# [PROBLEM REQUIREMENTS]
Look through the data below. Pick out the lines holding the string "inserted".

# [RECORDS FOR THIS TASK]
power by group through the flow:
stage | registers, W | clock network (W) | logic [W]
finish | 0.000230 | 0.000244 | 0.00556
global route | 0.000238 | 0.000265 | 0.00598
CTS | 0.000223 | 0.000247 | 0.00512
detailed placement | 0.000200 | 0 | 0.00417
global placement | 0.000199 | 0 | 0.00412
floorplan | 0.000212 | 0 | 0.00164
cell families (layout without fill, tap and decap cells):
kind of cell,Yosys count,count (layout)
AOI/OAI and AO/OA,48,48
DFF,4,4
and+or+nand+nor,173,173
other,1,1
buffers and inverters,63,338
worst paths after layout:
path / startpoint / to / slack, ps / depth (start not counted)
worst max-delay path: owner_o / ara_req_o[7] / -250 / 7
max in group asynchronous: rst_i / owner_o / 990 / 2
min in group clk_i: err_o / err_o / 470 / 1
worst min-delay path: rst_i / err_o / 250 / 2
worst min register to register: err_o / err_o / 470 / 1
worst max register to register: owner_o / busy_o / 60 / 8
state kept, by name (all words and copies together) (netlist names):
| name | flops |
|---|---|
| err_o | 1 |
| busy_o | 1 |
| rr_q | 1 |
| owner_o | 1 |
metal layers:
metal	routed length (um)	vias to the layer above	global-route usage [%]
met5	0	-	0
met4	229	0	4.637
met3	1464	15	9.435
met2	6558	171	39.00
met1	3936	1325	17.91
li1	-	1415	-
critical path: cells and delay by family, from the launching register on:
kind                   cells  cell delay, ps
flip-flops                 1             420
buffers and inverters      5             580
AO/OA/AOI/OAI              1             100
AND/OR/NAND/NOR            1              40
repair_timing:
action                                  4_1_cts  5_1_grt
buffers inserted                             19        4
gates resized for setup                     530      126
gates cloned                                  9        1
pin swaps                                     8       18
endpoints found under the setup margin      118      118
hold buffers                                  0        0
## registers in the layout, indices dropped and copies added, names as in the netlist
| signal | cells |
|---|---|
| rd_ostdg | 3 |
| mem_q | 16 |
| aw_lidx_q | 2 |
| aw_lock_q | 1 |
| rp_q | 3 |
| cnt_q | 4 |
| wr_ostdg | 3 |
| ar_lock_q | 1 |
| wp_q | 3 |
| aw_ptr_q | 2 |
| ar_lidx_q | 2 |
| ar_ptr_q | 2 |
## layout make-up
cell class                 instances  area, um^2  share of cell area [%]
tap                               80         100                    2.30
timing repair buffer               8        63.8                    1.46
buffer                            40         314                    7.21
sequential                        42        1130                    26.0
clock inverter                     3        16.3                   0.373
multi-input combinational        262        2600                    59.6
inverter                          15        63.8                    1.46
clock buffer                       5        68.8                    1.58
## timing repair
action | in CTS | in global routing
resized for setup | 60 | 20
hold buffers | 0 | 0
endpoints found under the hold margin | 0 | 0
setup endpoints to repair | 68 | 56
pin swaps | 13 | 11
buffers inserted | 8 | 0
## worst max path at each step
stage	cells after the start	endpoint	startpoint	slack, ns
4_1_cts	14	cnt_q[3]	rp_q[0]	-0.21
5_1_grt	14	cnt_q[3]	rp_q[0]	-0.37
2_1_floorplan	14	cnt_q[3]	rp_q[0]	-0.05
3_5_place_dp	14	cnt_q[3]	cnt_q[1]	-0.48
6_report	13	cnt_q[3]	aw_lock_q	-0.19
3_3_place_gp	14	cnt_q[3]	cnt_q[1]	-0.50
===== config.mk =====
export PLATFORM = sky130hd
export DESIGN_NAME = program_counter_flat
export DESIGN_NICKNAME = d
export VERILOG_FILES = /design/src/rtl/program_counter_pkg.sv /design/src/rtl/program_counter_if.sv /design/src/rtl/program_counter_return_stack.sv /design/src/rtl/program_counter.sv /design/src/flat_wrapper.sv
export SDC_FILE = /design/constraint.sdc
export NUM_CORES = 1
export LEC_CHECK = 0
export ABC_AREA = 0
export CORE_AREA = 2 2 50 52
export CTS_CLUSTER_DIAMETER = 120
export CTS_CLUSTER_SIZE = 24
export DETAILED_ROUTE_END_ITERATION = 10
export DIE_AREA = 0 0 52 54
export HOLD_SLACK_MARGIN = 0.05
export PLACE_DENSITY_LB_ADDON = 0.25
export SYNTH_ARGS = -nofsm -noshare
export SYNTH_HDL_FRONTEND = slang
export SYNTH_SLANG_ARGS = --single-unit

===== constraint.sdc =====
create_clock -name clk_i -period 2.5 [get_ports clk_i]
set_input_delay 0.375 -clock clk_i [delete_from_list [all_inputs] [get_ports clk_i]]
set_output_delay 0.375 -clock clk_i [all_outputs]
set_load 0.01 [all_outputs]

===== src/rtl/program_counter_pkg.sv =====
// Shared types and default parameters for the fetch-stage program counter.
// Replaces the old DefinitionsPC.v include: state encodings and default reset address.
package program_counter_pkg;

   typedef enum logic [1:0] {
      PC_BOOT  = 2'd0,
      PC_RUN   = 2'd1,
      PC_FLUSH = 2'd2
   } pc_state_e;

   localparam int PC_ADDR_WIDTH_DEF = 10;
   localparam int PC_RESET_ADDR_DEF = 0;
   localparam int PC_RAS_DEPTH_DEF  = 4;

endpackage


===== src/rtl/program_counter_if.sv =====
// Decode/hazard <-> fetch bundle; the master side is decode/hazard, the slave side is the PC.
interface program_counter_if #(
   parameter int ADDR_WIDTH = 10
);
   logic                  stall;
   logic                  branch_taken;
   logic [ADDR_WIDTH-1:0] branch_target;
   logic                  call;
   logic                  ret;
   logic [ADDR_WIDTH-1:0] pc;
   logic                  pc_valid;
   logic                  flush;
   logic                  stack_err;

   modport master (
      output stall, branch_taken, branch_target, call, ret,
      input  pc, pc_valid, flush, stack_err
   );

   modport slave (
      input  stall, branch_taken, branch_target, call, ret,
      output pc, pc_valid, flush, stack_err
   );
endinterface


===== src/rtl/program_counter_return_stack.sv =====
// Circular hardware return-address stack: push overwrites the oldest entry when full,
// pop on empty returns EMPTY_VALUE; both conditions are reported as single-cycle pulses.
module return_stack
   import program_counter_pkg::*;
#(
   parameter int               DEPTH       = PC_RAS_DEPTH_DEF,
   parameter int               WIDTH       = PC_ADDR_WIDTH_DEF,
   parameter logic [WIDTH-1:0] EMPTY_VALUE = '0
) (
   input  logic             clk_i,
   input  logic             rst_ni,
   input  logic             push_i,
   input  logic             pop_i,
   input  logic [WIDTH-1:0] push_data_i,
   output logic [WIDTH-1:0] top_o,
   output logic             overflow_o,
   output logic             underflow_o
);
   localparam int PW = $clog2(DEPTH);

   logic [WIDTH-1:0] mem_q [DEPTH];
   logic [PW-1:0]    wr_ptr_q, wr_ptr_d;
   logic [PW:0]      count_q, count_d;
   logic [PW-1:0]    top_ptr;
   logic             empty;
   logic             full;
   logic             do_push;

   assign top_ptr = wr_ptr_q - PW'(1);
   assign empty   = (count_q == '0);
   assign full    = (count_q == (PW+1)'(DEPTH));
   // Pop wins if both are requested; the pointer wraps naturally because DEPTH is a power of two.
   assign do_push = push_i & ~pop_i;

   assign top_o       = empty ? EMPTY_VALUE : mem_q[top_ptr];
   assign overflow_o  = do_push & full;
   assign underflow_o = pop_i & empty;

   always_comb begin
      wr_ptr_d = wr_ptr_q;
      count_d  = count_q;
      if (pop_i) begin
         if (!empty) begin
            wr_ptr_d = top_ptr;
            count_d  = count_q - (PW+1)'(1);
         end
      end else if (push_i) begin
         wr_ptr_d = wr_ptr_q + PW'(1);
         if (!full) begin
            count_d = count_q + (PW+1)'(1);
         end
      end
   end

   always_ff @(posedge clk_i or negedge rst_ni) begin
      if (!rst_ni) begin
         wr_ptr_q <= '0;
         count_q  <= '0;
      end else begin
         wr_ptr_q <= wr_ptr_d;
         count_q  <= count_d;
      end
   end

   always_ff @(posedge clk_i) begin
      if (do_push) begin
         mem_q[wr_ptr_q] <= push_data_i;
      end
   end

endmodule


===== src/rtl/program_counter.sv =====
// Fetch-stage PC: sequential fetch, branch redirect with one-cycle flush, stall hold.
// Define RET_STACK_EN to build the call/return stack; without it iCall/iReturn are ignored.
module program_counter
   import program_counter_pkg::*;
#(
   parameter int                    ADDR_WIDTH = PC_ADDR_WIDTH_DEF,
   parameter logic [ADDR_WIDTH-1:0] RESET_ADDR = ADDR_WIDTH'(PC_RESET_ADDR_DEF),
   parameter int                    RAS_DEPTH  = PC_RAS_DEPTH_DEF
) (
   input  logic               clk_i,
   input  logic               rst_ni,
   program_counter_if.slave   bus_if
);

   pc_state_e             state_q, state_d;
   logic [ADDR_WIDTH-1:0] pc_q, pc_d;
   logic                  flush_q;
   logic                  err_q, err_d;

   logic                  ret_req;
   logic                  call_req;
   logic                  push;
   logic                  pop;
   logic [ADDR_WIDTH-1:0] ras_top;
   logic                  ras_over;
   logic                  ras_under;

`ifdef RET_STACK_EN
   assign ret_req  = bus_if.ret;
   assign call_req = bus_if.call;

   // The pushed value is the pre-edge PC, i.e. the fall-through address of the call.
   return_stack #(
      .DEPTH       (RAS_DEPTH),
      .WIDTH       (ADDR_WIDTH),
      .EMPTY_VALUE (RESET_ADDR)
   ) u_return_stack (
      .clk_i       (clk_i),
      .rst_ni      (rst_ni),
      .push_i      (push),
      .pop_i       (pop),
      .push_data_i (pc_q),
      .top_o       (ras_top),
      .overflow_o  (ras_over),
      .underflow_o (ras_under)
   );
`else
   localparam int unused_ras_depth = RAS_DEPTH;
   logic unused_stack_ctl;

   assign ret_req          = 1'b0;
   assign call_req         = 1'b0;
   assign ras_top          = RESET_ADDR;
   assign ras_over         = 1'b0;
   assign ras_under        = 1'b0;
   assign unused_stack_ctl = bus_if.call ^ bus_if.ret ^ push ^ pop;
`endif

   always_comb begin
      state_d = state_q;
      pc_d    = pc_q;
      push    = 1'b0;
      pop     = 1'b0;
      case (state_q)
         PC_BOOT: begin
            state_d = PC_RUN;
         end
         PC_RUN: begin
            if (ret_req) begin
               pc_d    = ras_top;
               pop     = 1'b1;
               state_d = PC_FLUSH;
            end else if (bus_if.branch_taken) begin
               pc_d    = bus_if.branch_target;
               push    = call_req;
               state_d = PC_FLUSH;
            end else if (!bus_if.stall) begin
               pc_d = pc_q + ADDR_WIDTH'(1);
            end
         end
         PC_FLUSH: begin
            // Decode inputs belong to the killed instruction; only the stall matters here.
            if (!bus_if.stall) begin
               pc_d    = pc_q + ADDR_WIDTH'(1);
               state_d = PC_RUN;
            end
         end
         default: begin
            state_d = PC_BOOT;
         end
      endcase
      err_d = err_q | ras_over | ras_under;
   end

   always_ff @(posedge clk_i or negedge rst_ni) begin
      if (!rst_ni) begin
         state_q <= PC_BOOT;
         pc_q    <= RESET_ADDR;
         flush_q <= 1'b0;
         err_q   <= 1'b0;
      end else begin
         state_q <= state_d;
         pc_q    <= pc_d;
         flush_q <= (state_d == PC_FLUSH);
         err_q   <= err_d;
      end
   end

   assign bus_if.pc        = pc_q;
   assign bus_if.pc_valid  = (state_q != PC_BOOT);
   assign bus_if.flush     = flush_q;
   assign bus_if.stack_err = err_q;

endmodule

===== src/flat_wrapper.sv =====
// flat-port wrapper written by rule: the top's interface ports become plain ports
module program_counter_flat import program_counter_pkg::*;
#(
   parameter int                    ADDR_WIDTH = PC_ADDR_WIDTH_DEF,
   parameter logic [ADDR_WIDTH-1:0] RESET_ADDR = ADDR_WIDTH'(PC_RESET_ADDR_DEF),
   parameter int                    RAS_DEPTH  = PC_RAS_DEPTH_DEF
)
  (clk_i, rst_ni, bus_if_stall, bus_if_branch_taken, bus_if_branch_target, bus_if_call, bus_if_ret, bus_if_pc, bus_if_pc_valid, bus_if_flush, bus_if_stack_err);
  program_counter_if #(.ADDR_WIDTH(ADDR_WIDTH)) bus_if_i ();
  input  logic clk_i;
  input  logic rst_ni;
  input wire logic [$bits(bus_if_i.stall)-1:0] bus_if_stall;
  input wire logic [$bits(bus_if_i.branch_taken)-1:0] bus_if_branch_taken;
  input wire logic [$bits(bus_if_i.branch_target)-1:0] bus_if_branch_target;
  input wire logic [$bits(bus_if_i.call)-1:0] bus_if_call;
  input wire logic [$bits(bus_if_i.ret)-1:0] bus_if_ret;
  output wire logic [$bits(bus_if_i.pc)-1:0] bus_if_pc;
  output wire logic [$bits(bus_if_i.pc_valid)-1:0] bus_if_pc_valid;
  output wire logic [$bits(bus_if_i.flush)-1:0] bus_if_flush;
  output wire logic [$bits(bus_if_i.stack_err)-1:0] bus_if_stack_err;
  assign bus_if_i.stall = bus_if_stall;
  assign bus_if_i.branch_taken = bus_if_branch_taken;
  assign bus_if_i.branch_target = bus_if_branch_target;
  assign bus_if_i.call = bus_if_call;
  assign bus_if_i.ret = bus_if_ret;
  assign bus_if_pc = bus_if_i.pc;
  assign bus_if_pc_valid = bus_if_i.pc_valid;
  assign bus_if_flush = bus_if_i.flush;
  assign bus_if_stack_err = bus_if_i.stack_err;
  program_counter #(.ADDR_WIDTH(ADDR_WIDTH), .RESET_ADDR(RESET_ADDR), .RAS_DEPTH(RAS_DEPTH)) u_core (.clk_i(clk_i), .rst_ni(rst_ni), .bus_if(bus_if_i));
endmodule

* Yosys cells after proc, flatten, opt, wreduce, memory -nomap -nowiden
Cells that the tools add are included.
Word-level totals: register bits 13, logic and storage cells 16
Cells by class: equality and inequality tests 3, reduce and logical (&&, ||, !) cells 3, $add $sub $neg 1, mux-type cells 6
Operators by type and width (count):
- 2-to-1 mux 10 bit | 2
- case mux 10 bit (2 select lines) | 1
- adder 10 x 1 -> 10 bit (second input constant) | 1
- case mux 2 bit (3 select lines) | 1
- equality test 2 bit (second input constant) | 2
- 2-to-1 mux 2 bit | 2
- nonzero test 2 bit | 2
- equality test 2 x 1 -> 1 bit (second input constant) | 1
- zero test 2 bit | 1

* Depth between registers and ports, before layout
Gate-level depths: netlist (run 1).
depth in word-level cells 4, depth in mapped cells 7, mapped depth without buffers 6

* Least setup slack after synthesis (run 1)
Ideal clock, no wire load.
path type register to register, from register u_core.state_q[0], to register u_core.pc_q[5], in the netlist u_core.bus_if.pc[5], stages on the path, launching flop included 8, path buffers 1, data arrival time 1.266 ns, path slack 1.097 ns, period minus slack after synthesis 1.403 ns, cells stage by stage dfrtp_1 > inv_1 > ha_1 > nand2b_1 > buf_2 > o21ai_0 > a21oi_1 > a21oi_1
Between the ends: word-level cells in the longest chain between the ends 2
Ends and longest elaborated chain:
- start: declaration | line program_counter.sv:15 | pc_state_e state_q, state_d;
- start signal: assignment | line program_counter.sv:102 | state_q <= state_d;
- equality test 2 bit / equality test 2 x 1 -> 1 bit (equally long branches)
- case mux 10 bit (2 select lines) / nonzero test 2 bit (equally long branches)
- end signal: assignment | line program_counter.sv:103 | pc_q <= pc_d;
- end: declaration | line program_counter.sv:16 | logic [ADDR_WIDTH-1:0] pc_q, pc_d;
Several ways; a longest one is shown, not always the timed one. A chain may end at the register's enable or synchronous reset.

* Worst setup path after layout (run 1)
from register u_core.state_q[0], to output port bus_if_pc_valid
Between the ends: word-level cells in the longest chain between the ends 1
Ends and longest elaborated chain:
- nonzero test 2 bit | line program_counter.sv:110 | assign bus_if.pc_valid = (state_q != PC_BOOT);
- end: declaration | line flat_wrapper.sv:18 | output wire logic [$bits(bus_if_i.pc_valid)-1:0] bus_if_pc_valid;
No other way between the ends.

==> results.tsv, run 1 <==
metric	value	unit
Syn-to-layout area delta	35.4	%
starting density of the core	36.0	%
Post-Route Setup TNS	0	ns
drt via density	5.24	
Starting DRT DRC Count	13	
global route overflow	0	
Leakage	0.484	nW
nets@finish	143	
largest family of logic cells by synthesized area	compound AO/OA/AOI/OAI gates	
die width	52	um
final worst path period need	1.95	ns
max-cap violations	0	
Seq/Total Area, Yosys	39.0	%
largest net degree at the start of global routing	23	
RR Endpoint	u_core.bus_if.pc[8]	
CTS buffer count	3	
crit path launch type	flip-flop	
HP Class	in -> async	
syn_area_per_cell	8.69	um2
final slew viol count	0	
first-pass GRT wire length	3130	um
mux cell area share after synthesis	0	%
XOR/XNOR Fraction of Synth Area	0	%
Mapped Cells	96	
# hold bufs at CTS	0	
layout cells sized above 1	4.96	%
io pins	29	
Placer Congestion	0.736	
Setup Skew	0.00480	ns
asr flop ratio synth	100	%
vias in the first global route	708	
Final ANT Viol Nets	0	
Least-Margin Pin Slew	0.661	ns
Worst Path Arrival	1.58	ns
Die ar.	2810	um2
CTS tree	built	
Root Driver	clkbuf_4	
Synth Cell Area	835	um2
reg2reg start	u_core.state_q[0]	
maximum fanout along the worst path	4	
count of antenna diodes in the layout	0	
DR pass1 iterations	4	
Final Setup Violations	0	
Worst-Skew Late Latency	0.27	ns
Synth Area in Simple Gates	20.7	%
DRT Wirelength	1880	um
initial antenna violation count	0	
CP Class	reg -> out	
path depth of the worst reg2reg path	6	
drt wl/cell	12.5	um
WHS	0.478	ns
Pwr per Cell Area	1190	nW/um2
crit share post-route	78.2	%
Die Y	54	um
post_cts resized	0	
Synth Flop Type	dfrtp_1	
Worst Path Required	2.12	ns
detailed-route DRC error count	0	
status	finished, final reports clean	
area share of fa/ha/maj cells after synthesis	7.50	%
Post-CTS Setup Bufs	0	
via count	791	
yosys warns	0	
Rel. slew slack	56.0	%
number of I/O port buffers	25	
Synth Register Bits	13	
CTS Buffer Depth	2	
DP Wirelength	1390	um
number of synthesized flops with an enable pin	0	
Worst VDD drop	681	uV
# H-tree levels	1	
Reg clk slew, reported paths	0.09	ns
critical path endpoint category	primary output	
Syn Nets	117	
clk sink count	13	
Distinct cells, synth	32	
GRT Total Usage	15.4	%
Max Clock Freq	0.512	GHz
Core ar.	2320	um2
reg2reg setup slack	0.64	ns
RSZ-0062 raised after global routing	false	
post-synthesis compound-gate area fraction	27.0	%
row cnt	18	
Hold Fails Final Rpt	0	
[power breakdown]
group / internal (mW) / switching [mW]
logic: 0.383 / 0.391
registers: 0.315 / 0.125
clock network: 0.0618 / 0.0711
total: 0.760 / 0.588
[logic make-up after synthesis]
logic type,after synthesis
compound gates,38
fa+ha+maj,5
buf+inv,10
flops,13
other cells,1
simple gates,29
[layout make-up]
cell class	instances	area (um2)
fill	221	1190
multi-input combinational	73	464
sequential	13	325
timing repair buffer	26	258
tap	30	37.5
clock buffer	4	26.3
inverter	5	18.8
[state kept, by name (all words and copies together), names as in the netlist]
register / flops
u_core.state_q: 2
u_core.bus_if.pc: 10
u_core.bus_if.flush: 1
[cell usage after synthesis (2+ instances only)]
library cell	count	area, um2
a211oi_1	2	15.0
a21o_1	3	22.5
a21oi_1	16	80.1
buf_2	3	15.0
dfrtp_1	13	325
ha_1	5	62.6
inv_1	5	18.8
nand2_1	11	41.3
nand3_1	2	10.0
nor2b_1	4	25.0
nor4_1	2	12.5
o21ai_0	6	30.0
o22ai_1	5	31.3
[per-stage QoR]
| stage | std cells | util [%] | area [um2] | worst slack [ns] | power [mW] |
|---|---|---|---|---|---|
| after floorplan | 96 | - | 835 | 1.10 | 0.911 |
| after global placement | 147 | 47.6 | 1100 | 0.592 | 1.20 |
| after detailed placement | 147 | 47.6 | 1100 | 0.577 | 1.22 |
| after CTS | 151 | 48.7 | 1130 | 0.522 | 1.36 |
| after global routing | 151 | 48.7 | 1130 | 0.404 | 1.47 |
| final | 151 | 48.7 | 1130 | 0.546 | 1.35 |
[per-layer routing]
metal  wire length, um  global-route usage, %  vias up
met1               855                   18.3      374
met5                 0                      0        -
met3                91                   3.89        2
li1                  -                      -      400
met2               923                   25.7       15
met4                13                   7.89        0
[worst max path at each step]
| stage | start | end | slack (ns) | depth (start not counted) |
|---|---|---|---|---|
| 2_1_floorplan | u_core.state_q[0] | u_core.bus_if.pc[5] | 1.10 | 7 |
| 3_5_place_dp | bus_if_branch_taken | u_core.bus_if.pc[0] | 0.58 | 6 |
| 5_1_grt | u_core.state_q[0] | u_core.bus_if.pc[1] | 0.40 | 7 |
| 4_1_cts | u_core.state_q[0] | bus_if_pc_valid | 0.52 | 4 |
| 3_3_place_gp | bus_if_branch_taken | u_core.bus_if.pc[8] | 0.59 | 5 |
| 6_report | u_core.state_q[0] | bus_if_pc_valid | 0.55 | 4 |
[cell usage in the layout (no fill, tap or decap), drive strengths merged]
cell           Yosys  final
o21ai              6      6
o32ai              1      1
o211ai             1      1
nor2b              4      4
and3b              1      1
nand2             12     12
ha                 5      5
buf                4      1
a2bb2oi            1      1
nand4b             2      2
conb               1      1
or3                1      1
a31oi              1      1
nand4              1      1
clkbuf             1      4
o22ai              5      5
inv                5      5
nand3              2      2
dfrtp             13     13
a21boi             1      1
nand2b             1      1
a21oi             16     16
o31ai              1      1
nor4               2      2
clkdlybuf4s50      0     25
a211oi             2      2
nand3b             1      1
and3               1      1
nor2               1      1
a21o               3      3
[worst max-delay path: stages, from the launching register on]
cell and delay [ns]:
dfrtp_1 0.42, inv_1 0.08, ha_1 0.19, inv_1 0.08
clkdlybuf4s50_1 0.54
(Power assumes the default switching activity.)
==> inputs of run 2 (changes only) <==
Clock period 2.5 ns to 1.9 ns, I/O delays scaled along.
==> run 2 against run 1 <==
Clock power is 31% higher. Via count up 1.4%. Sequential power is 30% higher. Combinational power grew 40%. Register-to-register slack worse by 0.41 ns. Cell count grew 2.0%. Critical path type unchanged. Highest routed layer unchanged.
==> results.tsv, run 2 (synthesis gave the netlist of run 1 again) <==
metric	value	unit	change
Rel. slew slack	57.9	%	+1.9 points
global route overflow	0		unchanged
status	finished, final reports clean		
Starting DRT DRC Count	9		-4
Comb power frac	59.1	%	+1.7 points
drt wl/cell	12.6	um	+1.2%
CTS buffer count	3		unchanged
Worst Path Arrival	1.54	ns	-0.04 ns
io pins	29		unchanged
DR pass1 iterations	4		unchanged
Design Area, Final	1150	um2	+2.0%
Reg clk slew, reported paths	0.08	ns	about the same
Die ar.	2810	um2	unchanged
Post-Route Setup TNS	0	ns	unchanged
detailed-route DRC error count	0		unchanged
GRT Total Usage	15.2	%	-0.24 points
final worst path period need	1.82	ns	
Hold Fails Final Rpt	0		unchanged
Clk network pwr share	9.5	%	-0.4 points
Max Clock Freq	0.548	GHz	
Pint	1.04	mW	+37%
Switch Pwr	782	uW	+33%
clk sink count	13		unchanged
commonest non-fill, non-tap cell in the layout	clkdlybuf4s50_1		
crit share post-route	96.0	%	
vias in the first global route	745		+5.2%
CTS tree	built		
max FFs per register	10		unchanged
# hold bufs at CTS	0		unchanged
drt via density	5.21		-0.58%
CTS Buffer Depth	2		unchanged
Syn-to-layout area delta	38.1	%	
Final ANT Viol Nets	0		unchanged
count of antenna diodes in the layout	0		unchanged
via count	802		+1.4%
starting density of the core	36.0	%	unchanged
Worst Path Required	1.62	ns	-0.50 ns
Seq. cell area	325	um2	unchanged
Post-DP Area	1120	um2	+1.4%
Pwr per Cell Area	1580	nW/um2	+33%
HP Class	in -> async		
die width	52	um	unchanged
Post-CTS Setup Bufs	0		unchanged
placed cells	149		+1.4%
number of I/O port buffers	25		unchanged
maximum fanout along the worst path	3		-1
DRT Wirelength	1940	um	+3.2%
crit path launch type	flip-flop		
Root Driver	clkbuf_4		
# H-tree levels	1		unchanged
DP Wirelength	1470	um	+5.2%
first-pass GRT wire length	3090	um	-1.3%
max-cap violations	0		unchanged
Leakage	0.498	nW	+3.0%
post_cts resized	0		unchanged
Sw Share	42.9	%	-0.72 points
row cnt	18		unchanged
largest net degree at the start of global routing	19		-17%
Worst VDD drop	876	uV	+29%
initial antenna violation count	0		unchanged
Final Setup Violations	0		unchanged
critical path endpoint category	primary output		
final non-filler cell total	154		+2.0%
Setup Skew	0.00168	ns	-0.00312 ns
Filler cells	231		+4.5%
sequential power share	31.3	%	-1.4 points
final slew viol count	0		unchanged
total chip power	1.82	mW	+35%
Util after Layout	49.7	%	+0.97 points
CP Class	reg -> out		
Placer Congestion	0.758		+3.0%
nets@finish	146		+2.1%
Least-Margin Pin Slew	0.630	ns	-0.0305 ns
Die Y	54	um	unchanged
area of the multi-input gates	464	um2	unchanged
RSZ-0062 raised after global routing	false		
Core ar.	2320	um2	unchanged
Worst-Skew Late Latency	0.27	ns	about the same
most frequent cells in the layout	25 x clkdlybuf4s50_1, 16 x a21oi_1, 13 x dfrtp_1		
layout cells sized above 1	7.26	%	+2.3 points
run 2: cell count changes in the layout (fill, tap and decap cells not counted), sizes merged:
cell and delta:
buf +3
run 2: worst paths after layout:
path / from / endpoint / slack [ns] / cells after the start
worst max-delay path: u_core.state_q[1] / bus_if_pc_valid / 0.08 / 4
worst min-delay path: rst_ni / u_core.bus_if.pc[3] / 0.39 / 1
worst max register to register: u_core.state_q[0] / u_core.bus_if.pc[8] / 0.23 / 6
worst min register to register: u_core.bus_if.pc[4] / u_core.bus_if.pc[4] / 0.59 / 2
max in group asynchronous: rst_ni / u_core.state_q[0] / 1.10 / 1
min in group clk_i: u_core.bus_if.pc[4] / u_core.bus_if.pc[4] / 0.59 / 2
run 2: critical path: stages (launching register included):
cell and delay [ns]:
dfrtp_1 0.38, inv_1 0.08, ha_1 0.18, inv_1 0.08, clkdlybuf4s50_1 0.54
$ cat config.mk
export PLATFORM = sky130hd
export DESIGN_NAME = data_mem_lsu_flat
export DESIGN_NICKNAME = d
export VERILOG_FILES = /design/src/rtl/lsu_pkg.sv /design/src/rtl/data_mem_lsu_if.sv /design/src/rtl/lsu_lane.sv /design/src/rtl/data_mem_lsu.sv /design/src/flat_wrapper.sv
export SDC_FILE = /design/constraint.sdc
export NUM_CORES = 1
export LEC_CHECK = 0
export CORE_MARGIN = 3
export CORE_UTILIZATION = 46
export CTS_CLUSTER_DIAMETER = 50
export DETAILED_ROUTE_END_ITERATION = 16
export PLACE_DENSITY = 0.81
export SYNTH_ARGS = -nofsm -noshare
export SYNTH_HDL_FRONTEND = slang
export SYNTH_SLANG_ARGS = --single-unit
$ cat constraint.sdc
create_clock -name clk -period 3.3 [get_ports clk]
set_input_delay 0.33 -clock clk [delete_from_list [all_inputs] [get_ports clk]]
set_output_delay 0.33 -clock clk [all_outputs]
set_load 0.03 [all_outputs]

# [RESPONSE BOX]
buffers inserted                             19        4
buffers inserted | 8 | 0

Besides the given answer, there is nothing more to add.